§ **THE PROBLEM**
Lines with "work" in them are to be located in the listing below and copied.

§ **EXTRACTED RECORDS**

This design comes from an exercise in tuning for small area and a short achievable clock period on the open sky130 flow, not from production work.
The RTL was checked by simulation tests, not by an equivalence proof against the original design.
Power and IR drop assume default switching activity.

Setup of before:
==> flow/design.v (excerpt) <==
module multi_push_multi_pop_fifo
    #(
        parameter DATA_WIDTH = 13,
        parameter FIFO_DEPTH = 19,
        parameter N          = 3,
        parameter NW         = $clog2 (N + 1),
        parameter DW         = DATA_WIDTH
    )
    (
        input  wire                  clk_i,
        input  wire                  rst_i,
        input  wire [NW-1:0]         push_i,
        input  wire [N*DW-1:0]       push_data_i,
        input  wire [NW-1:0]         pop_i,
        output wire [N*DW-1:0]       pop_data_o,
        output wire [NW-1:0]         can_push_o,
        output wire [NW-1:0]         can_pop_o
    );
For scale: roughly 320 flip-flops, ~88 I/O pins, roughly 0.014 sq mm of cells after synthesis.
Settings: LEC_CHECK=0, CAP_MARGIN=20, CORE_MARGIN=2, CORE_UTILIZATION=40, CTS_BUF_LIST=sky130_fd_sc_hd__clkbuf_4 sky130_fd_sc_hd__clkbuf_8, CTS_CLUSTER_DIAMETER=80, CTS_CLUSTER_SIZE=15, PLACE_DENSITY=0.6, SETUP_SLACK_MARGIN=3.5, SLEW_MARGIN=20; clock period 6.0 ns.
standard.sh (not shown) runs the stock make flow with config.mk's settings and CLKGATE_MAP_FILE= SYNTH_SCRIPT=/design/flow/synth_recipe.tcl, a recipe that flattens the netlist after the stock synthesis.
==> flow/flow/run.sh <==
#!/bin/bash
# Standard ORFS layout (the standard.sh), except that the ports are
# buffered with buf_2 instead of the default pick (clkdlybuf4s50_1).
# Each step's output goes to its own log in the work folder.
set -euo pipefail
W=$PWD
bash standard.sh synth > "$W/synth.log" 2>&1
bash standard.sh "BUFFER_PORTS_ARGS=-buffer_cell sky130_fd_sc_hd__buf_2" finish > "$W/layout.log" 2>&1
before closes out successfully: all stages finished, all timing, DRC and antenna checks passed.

§ **ANSWER SECTION**
This design comes from an exercise in tuning for small area and a short achievable clock period on the open sky130 flow, not from production work.
# Each step's output goes to its own log in the work folder.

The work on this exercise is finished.